To belong in $ G_{1}^{\prime} \times G_{2}^{\prime}$, $h$ must be the direct product of an element of $G_{1}^{\prime}$, which is the (group operation) product of commutators of elements of $G_{1}$, and an element of $G_{2}^{\prime}$, which is the (group operation) product of commutators of elements of $G_{2}$.

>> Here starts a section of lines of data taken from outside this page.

### src/sv/cau_pkg.sv
`timescale 1ns / 1ps
// Shared constants, codes and types for the complex arithmetic unit.
package cau_pkg;

  localparam int WORD_BITS = 32;
  localparam int FRAC_BITS = 16;

  typedef enum logic [1:0] {
    OP_ADD = 2'd0,
    OP_SUB = 2'd1,
    OP_MUL = 2'd2,
    OP_DIV = 2'd3
  } op_t;

  typedef logic [1:0] status_t;

  localparam status_t ST_OK       = 2'd0;
  localparam status_t ST_SAT      = 2'd1;
  localparam status_t ST_DIV_ZERO = 2'd2;

endpackage
$ cat src/rtl/assert_macros.svh
// assertion macros shared by the hash insert block
`ifndef ASSERT_MACROS_SVH
`define ASSERT_MACROS_SVH

// same-cycle implication
`define HTP_ASSERT_SAME(label, clk_s, rst_s, ante, cons) \
    label: assert property (@(posedge clk_s) disable iff (!rst_s) (ante) |-> (cons)) \
        else $error("htp assertion failed");

// next-cycle implication
`define HTP_ASSERT_NEXT(label, clk_s, rst_s, ante, cons) \
    label: assert property (@(posedge clk_s) disable iff (!rst_s) (ante) |=> (cons)) \
        else $error("htp assertion failed");

`endif

$ cat src/rtl/htp_pkg.sv
// shared constants and control types of the hash insert block
package htp_pkg;

    localparam int TABLE_DEPTH_DEF = 1024;
    localparam int HANDLE_BITS_DEF = 16;

    localparam int CFG_W    = 11;
    localparam int DIGIT_W  = 4;
    localparam int HANDLE_W = 16;
    localparam int SLOT_W   = 10;
    localparam int PROBE_W  = 11;
    localparam int TOTAL_W  = 32;
    localparam int HASH_W   = 11;
    localparam int CNT_W    = 4;
    localparam int STEP_PAD = HASH_W - DIGIT_W;

    localparam int HUNDRED = 100;
    localparam int TEN     = 10;

    typedef struct packed {
        logic idle;
        logic clear_wr;
        logic accept;
        logic latch_home;
        logic latch_step;
        logic probe;
        logic finish;
    } htp_cmd_t;

    typedef struct packed {
        logic in_valid;
        logic clear_last;
        logic rem_done;
        logic slot_busy;
        logic next_home;
        logic out_free;
    } htp_sts_t;

endpackage
--- config.mk ---
export PLATFORM = sky130hd
export DESIGN_NAME = velocity_command_slew_limiter_unit
export DESIGN_NICKNAME = d
export VERILOG_FILES = /design/src/design/vcsl_pkg.sv /design/src/design/vcsl_cfg.sv /design/src/design/vcsl_core.sv /design/src/design/velocity_command_slew_limiter_unit.sv
export SDC_FILE = /design/constraint.sdc
export NUM_CORES = 2
export LEC_CHECK = 0
export BUFFER_PORTS_ARGS = -buffer_cell sky130_fd_sc_hd__buf_2
export CORE_MARGIN = 2
export CORE_UTILIZATION = 35
export CTS_CLUSTER_DIAMETER = 120
export DETAILED_ROUTE_END_ITERATION = 12
export GPL_ROUTABILITY_DRIVEN = 0
export PLACE_DENSITY = 0.64
export SYNTH_ARGS = -nofsm -noshare
export SYNTH_HDL_FRONTEND = slang
export SYNTH_SLANG_ARGS = --single-unit
--- constraint.sdc ---
create_clock -name aclk -period 14.9 [get_ports aclk]
set_input_delay 2.98 -clock aclk [delete_from_list [all_inputs] [get_ports aclk]]
set_output_delay 2.98 -clock aclk [all_outputs]
set_load 0.01 [all_outputs]
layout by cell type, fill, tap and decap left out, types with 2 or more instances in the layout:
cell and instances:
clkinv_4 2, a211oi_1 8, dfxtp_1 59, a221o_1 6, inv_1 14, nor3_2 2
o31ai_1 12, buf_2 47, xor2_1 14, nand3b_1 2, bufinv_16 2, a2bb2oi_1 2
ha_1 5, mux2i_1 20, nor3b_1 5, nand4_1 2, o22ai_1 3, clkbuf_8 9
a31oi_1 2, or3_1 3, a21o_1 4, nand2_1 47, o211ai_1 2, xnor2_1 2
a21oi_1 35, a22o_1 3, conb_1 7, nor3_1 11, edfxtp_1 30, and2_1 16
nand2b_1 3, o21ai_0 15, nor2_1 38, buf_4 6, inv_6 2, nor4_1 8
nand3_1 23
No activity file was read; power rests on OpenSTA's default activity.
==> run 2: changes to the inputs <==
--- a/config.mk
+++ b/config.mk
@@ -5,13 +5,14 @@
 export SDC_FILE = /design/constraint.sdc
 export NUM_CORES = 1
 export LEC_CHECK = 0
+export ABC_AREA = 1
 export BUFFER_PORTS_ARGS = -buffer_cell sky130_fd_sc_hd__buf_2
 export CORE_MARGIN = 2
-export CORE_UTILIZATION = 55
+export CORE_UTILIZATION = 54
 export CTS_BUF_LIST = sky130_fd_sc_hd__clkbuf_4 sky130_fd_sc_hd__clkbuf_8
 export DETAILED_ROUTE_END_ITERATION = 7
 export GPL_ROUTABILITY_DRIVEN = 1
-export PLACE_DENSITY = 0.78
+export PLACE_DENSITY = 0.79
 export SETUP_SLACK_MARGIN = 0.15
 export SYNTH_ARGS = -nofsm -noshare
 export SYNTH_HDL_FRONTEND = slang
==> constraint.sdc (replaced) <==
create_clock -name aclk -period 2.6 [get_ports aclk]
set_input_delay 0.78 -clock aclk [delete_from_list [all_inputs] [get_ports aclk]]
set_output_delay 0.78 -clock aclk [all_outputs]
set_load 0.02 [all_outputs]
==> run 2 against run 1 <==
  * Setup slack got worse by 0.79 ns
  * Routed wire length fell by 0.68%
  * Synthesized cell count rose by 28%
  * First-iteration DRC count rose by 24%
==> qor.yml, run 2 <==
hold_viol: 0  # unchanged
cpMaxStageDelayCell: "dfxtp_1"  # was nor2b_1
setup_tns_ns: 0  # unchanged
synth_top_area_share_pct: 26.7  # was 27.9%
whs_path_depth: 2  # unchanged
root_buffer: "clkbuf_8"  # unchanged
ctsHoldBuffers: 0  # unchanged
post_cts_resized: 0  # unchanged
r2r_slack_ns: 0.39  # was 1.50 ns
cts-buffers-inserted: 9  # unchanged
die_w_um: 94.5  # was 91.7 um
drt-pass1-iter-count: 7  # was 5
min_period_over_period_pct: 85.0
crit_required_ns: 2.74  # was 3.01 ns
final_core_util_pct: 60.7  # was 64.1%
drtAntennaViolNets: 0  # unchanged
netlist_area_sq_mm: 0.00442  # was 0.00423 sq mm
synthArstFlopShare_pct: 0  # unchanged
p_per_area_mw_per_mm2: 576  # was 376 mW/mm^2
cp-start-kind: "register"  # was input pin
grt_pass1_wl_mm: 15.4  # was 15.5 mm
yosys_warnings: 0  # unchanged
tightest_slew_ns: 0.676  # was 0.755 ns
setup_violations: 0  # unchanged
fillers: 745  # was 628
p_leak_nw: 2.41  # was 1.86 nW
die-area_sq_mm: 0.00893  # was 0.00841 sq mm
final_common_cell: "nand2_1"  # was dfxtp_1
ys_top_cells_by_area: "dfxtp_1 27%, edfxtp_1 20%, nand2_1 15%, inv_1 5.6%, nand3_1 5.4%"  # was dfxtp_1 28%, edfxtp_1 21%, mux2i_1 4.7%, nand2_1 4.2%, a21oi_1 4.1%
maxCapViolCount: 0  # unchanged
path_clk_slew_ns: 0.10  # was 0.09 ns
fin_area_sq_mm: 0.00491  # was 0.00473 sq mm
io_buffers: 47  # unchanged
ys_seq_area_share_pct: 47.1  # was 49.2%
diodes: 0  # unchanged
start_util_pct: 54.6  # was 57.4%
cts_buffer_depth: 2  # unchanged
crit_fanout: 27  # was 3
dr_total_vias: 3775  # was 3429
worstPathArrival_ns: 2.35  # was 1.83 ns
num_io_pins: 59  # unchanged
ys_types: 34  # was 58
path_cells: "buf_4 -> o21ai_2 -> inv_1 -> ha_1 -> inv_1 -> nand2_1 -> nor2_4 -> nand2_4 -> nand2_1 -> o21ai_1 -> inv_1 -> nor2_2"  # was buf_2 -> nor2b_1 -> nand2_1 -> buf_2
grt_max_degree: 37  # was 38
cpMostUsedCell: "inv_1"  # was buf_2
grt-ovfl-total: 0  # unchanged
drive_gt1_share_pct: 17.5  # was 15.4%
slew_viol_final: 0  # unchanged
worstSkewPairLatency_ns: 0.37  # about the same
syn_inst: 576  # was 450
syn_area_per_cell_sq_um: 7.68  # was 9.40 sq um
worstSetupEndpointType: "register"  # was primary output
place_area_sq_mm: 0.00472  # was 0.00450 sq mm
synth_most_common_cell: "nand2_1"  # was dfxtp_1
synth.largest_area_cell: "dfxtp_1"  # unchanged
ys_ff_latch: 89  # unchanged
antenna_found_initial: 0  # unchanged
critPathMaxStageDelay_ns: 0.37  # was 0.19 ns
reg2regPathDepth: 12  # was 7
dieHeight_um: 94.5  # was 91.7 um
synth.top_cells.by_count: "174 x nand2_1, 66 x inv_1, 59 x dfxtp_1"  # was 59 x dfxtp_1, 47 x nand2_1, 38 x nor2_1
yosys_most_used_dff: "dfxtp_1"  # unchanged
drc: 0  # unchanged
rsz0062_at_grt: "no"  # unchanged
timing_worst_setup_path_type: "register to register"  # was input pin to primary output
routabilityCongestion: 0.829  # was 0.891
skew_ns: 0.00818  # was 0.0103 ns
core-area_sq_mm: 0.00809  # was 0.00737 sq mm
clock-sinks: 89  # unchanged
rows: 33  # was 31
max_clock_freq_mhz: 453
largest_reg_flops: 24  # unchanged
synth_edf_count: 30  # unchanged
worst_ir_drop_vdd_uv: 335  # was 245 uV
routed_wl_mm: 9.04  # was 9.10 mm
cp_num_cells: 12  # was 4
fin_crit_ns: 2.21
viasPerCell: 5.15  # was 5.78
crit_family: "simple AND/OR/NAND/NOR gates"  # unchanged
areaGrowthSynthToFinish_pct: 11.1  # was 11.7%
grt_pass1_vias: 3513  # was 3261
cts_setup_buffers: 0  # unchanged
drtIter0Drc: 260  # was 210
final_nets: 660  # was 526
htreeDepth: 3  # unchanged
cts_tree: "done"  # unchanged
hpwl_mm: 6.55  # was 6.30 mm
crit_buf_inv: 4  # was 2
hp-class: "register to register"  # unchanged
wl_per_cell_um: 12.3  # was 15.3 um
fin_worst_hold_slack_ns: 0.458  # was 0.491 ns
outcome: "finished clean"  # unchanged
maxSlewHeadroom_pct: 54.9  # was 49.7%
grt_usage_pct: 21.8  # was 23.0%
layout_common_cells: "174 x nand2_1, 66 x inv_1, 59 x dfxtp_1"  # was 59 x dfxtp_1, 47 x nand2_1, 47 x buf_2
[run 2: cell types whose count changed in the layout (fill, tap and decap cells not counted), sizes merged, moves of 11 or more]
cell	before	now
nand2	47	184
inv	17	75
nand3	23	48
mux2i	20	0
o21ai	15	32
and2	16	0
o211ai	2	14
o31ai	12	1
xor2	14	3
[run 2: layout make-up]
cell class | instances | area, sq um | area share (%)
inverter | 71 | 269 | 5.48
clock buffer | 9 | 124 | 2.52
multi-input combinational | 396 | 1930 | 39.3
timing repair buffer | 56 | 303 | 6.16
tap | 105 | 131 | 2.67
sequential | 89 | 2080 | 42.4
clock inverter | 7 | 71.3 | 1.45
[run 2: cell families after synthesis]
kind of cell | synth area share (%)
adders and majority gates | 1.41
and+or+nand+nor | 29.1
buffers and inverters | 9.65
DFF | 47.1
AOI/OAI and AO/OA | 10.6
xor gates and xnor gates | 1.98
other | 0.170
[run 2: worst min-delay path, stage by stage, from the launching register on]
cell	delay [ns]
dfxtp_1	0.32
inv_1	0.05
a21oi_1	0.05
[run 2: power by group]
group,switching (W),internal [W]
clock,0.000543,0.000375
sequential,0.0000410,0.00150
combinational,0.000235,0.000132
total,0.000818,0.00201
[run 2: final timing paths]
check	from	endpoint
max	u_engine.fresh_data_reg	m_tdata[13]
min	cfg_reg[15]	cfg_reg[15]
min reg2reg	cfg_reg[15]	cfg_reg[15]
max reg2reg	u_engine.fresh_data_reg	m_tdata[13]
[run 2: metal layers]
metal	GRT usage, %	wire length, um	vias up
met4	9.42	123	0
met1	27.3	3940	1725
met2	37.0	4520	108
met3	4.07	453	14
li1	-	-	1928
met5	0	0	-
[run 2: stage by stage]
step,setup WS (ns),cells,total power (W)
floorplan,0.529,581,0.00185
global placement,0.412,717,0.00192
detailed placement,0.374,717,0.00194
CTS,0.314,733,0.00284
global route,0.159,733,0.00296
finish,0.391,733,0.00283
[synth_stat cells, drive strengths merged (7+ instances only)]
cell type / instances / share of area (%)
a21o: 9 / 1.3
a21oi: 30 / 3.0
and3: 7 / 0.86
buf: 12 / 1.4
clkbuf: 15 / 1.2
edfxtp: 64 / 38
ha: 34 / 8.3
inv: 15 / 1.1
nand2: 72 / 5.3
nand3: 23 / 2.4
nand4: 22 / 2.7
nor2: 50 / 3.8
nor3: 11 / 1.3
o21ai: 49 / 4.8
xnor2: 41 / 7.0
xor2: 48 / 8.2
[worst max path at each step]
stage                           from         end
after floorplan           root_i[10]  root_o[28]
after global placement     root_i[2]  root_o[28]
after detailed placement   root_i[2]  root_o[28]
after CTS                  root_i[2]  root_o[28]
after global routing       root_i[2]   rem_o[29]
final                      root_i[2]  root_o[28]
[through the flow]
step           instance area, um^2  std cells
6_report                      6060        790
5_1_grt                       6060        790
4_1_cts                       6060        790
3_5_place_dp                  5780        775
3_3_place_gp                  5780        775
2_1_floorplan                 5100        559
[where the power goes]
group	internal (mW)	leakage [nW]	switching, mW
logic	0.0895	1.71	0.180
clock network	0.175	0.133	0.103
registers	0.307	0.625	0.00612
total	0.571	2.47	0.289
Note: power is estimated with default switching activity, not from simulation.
`config.mk`:
```
export PLATFORM = sky130hd
export DESIGN_NAME = r2p_cordic_cell
export DESIGN_NICKNAME = d
export VERILOG_FILES = /design/src/hw/rtl/r2p_pkg.sv /design/src/hw/rtl/r2p_cordic_cell.sv
export SDC_FILE = /design/constraint.sdc
export NUM_CORES = 1
export LEC_CHECK = 0
export ABC_AREA = 1
export BUFFER_PORTS_ARGS = -buffer_cell sky130_fd_sc_hd__buf_2
export CORE_MARGIN = 1.5
export CORE_UTILIZATION = 45
export CTS_CLUSTER_DIAMETER = 150
export DETAILED_ROUTE_END_ITERATION = 8
export GPL_TIMING_DRIVEN = 1
export PLACE_DENSITY_LB_ADDON = 0.08
export SLEW_MARGIN = 20
export SYNTH_ARGS = -nofsm -noshare
export SYNTH_HDL_FRONTEND = slang
export SYNTH_SLANG_ARGS = --single-unit
```
`constraint.sdc`:
```
create_clock -name clk_i -period 2.9 [get_ports clk_i]
set_input_delay 0.435 -clock clk_i [delete_from_list [all_inputs] [get_ports clk_i]]
set_output_delay 0.435 -clock clk_i [all_outputs]
set_load 0.05 [all_outputs]
```
## config.mk

```make
export PLATFORM = sky130hd
export DESIGN_NAME = handoff_station_selector
export DESIGN_NICKNAME = d
export VERILOG_FILES = /design/src/rtl/hss_pkg.sv /design/src/rtl/hss_avg_store.sv /design/src/rtl/hss_round_tracker.sv /design/src/rtl/hss_policy_unit.sv /design/src/rtl/handoff_station_selector.sv
export VERILOG_INCLUDE_DIRS = /design/src /design/src/rtl
export SDC_FILE = /design/constraint.sdc
export NUM_CORES = 1
export LEC_CHECK = 0
export ABC_AREA = 1
export CELL_PAD_IN_SITES_DETAIL_PLACEMENT = 1
export CELL_PAD_IN_SITES_GLOBAL_PLACEMENT = 2
export CORE_ASPECT_RATIO = 1.4
export CORE_MARGIN = 8
export CORE_UTILIZATION = 40
export CTS_CLUSTER_DIAMETER = 120
export DETAILED_ROUTE_END_ITERATION = 6
export DONT_BUFFER_PORTS = 1
export PLACE_DENSITY = 0.88
export SETUP_SLACK_MARGIN = 0.1
export SYNTH_ARGS = -nofsm -noshare
export SYNTH_HDL_FRONTEND = slang
export SYNTH_SLANG_ARGS = --single-unit
```

## constraint.sdc

```tcl
create_clock -name i_clk -period 7.89 [get_ports i_clk]
set_clock_uncertainty 0.15 [all_clocks]
set_input_delay 1.1835 -clock i_clk [delete_from_list [all_inputs] [get_ports i_clk]]
set_output_delay 1.1835 -clock i_clk [all_outputs]
set_load 0.05 [all_outputs]
```
$ cat config.mk
export PLATFORM = sky130hd
export DESIGN_NAME = arp_translation_cache_top
export DESIGN_NICKNAME = d
export VERILOG_FILES = /design/src/design/atc_pkg.sv /design/src/design/atc_table.sv /design/src/design/atc_match.sv /design/src/design/atc_ctrl.sv /design/src/design/arp_translation_cache_top.sv
export SDC_FILE = /design/constraint.sdc
export NUM_CORES = 1
export LEC_CHECK = 0
export ABC_AREA = 0
export BUFFER_PORTS_ARGS = -buffer_cell sky130_fd_sc_hd__buf_2
export CAP_MARGIN = 20
export CORE_MARGIN = 2
export CORE_UTILIZATION = 60
export CTS_CLUSTER_DIAMETER = 60
export DETAILED_ROUTE_END_ITERATION = 12
export GPL_ROUTABILITY_DRIVEN = 0
export PLACE_DENSITY_LB_ADDON = 0.1
export SKIP_LAST_GASP = 1
export SLEW_MARGIN = 15
export SYNTH_ARGS = -nofsm -noshare
export SYNTH_HDL_FRONTEND = slang
export SYNTH_HIERARCHICAL = 1
export SYNTH_SLANG_ARGS = --single-unit
$ cat constraint.sdc
create_clock -name i_clk -period 7.6 [get_ports i_clk]
set_clock_uncertainty 0.1 [all_clocks]
set_input_delay 1.52 -clock i_clk [delete_from_list [all_inputs] [get_ports i_clk]]
set_output_delay 1.52 -clock i_clk [all_outputs]
set_load 0.02 [all_outputs]
$ cat src/design/atc_pkg.sv
// ----------------------------------------------------------------------------
// atc_pkg
// Shared types and constants for the ARP translation cache.
// ----------------------------------------------------------------------------
package atc_pkg;

    localparam int ENTRIES = 16;
    localparam int IDX_W   = $clog2(ENTRIES);
    localparam int CNT_W   = $clog2(ENTRIES + 1);

    localparam logic [1:0] CMD_INSERT = 2'd0;
    localparam logic [1:0] CMD_UPDATE = 2'd1;
    localparam logic [1:0] CMD_LOOKUP = 2'd2;

    localparam logic [1:0] ST_OK       = 2'd0;
    localparam logic [1:0] ST_FULL     = 2'd1;
    localparam logic [1:0] ST_NOTFOUND = 2'd2;

    typedef struct packed {
        logic [1:0]  cmd;
        logic [15:0] hw_type;
        logic [31:0] ip_addr;
        logic [47:0] mac_in;
    } t_in_item;

    typedef struct packed {
        logic [1:0]  status;
        logic [47:0] mac_out;
    } t_out_item;

    typedef struct packed {
        logic [15:0] hw_type;
        logic [31:0] ip_addr;
        logic [47:0] mac;
    } t_entry;

    typedef struct packed {
        logic             rd_en;
        logic [IDX_W-1:0] rd_idx;
        logic             wr_en;
        logic             set_used;
        logic [IDX_W-1:0] wr_idx;
        t_entry           wr_data;
    } t_tbl_req;

endpackage

$ cat src/design/atc_table.sv
// ----------------------------------------------------------------------------
// atc_table
// Entry storage: 1R1W memory with registered read, plus used flags.
// ----------------------------------------------------------------------------
module atc_table
    import atc_pkg::*;
(
    input  logic     i_clk,
    input  logic     i_rst_n,
    input  t_tbl_req i_req,
    output t_entry   o_rd_data,
    output logic     o_rd_used
);

    t_entry             r_mem [ENTRIES];
    logic [ENTRIES-1:0] r_used;
    t_entry             r_rd_data;
    logic               r_rd_used;

    always_ff @(posedge i_clk) begin
        if (i_req.wr_en) begin
            r_mem[i_req.wr_idx] <= i_req.wr_data;
        end
        if (i_req.rd_en) begin
            r_rd_data <= r_mem[i_req.rd_idx];
        end
    end

    always_ff @(posedge i_clk) begin
        if (!i_rst_n) begin
            r_used    <= '0;
            r_rd_used <= 1'b0;
        end else begin
            if (i_req.wr_en && i_req.set_used) begin
                r_used[i_req.wr_idx] <= 1'b1;
            end
            if (i_req.rd_en) begin
                r_rd_used <= r_used[i_req.rd_idx];
            end
        end
    end

    assign o_rd_data = r_rd_data;
    assign o_rd_used = r_rd_used;

endmodule

$ cat src/design/atc_match.sv
// ----------------------------------------------------------------------------
// atc_match
// Shared compare unit: decides whether one entry satisfies the command.
// ----------------------------------------------------------------------------
module atc_match
    import atc_pkg::*;
(
    input  t_in_item i_item,
    input  t_entry   i_entry,
    input  logic     i_used,
    output logic     o_hit
);

    logic ip_eq;
    logic hw_eq;

    assign ip_eq = (i_entry.ip_addr == i_item.ip_addr);
    assign hw_eq = (i_entry.hw_type == i_item.hw_type);

    always_comb begin
        unique case (i_item.cmd)
            CMD_INSERT: o_hit = !i_used;
            CMD_UPDATE: o_hit = i_used && hw_eq && ip_eq;
            CMD_LOOKUP: o_hit = i_used && ip_eq;
            default:    o_hit = 1'b0;
        endcase
    end

endmodule

$ cat src/design/atc_ctrl.sv
// ----------------------------------------------------------------------------
// atc_ctrl
// Scan sequencer and output register: walks the table one entry per cycle.
// ----------------------------------------------------------------------------
module atc_ctrl
    import atc_pkg::*;
(
    input  logic      i_clk,
    input  logic      i_rst_n,
    input  logic      i_in_valid,
    output logic      o_in_ready,
    input  t_in_item  i_in_data,
    output logic      o_out_valid,
    input  logic      i_out_ready,
    output t_out_item o_out_data,
    output t_in_item  o_item,
    input  t_entry    i_rd_data,
    input  logic      i_hit,
    output t_tbl_req  o_req
);

    typedef enum logic [2:0] {
        S_IDLE = 3'b001,
        S_SCAN = 3'b010,
        S_DONE = 3'b100
    } t_state;

    t_state           r_state,     n_state;
    t_in_item         r_item,      n_item;
    logic [CNT_W-1:0] r_addr,      n_addr;
    logic             r_pend,      n_pend;
    logic [IDX_W-1:0] r_pidx,      n_pidx;
    t_out_item        r_res,       n_res;
    logic             r_out_valid, n_out_valid;
    t_out_item        r_out,       n_out;

    logic issue;
    logic found;

    assign issue = (r_addr < CNT_W'(ENTRIES));
    assign found = r_pend && i_hit;

    always_comb begin
        n_state     = r_state;
        n_item      = r_item;
        n_addr      = r_addr;
        n_pend      = r_pend;
        n_pidx      = r_pidx;
        n_res       = r_res;
        n_out_valid = r_out_valid;
        n_out       = r_out;

        o_req          = '0;
        o_req.rd_idx   = r_addr[IDX_W-1:0];
        o_req.wr_idx   = r_pidx;
        o_req.wr_data  = '{hw_type: r_item.hw_type, ip_addr: r_item.ip_addr,
                           mac: r_item.mac_in};
        o_req.set_used = (r_item.cmd == CMD_INSERT);

        if (r_out_valid && i_out_ready) begin
            n_out_valid = 1'b0;
        end

        unique case (r_state)
            S_IDLE: begin
                if (i_in_valid) begin
                    n_item  = i_in_data;
                    n_addr  = '0;
                    n_pend  = 1'b0;
                    n_state = S_SCAN;
                end
            end
            S_SCAN: begin
                o_req.rd_en = issue && !found;
                n_pend      = issue;
                n_pidx      = r_addr[IDX_W-1:0];
                if (issue) begin
                    n_addr = r_addr + CNT_W'(1);
                end
                if (found) begin
                    o_req.wr_en       = (r_item.cmd == CMD_INSERT) ||
                                        (r_item.cmd == CMD_UPDATE);
                    n_res.status      = ST_OK;
                    n_res.mac_out     = (r_item.cmd == CMD_LOOKUP) ? i_rd_data.mac : '0;
                    n_state           = S_DONE;
                end else if (!issue) begin
                    n_res.status  = (r_item.cmd == CMD_INSERT) ? ST_FULL : ST_NOTFOUND;
                    n_res.mac_out = '0;
                    n_state       = S_DONE;
                end
            end
            S_DONE: begin
                if (!r_out_valid || i_out_ready) begin
                    n_out       = r_res;
                    n_out_valid = 1'b1;
                    n_state     = S_IDLE;
                end
            end
            default: n_state = S_IDLE;
        endcase
    end

    always_ff @(posedge i_clk) begin
        if (!i_rst_n) begin
            r_state     <= S_IDLE;
            r_addr      <= '0;
            r_pend      <= 1'b0;
            r_out_valid <= 1'b0;
        end else begin
            r_state     <= n_state;
            r_addr      <= n_addr;
            r_pend      <= n_pend;
            r_out_valid <= n_out_valid;
        end
    end

    always_ff @(posedge i_clk) begin
        r_item <= n_item;
        r_pidx <= n_pidx;
        r_res  <= n_res;
        r_out  <= n_out;
    end

    assign o_in_ready  = (r_state == S_IDLE);
    assign o_out_valid = r_out_valid;
    assign o_out_data  = r_out;
    assign o_item      = r_item;

endmodule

Let $h_{1}$ be such an element of $G_{1}^{\prime}$ and let $h_{2}$ be such an element of $G_{2}^{\prime}$, and let $h = h_{1} \times h_{2}$. Then,
$h_{1} = [a_{1},c_{1}]\cdot [a_{2}, c_{2}] \cdot \, \, \cdots \, \, \cdot [a_{t},c_{t}]$ for some $t$, where each $a_{i}$, $c_{i}$ is an element of $G_{1}$
and $h_{2} =[b_{1},d_{1}]\cdot [b_{2}, d_{2}] \cdot \, \, \cdots \, \, \cdot [b_{t},d_{t}]$ for some $t$, where each $b_{i}$, $d_{i}$ is an element of $G_{2}$.
So,
$\begin{align}h = h_{1} \times h_{2} = ([a_{1},c_{1}]\cdot [a_{2}, c_{2}] \cdot \, \, \cdots \, \, \cdot [a_{t},c_{t}], [b_{1},d_{1}]\cdot [b_{2}, d_{2}] \cdot \, \, \cdots \, \, \cdot [b_{t},d_{t}])\\ =(a_{1}^{-1}c_{1}^{-1}a_{1}c_{1}a_{2}^{-1}c_{2}^{-1}a_{2}c_{2}\cdots a_{t}^{-1}c_{t}^{-1}a_{t}c_{t}, \,b_{1}^{-1}d_{1}^{-1}b_{1}d_{1}b_{2}^{-1}d_{2}^{-1}b_{2}d_{2}\cdots b_{t}^{-1}d_{t}^{-1}b_{t}d_{t}) \\ = (a_{1}^{-1},b_{1}^{-1}) (c_{1}^{-1},d_{1}^{-1})(a_{1},b_{1})(c_{1},d_{1})\cdot (a_{2}^{-1},b_{2}^{-1})(c_{2}^{-1},d_{2}^{-1})(a_{2},b_{2})(c_{2},d_{2})\cdot \, \, \cdots \, \,\cdot(a_{t}^{-1},b_{t}^{-1})(c_{t}^{-1},d_{t}^{-1})(a_{t},b_{t})(c_{t},d_{t}) \\ = (a_{1},b_{1})^{-1}(c_{1},d_{1})^{-1}(a_{1},b_{1})(c_{1},d_{1})\cdot (a_{2},b_{2})^{-1}(c_{2},d_{2})^{-1}(a_{2},b_{2})(c_{2},d_{2})\cdot \, \, \cdots \, \,\cdot(a_{t},b_{t})^{-1}(c_{t},d_{t})^{-1}(a_{t},b_{t})(c_{t},d_{t}) \\ = [(a_{1},b_{1}),(c_{1},d_{1})]\cdot [(a_{2},b_{2}),(c_{2},d_{2})]\cdot\,\, \cdots \,\, \cdot[(a_{t},b_{t}),(c_{t},d_{t})] \in (G_{1}\times G_{2})^{\prime} \end{align}$
So, we have the inclusion $\mathbf{G_{1}^{\prime}\times G_{2}^{\prime} \subseteq (G_{1}\times G_{2})^{\prime}}$.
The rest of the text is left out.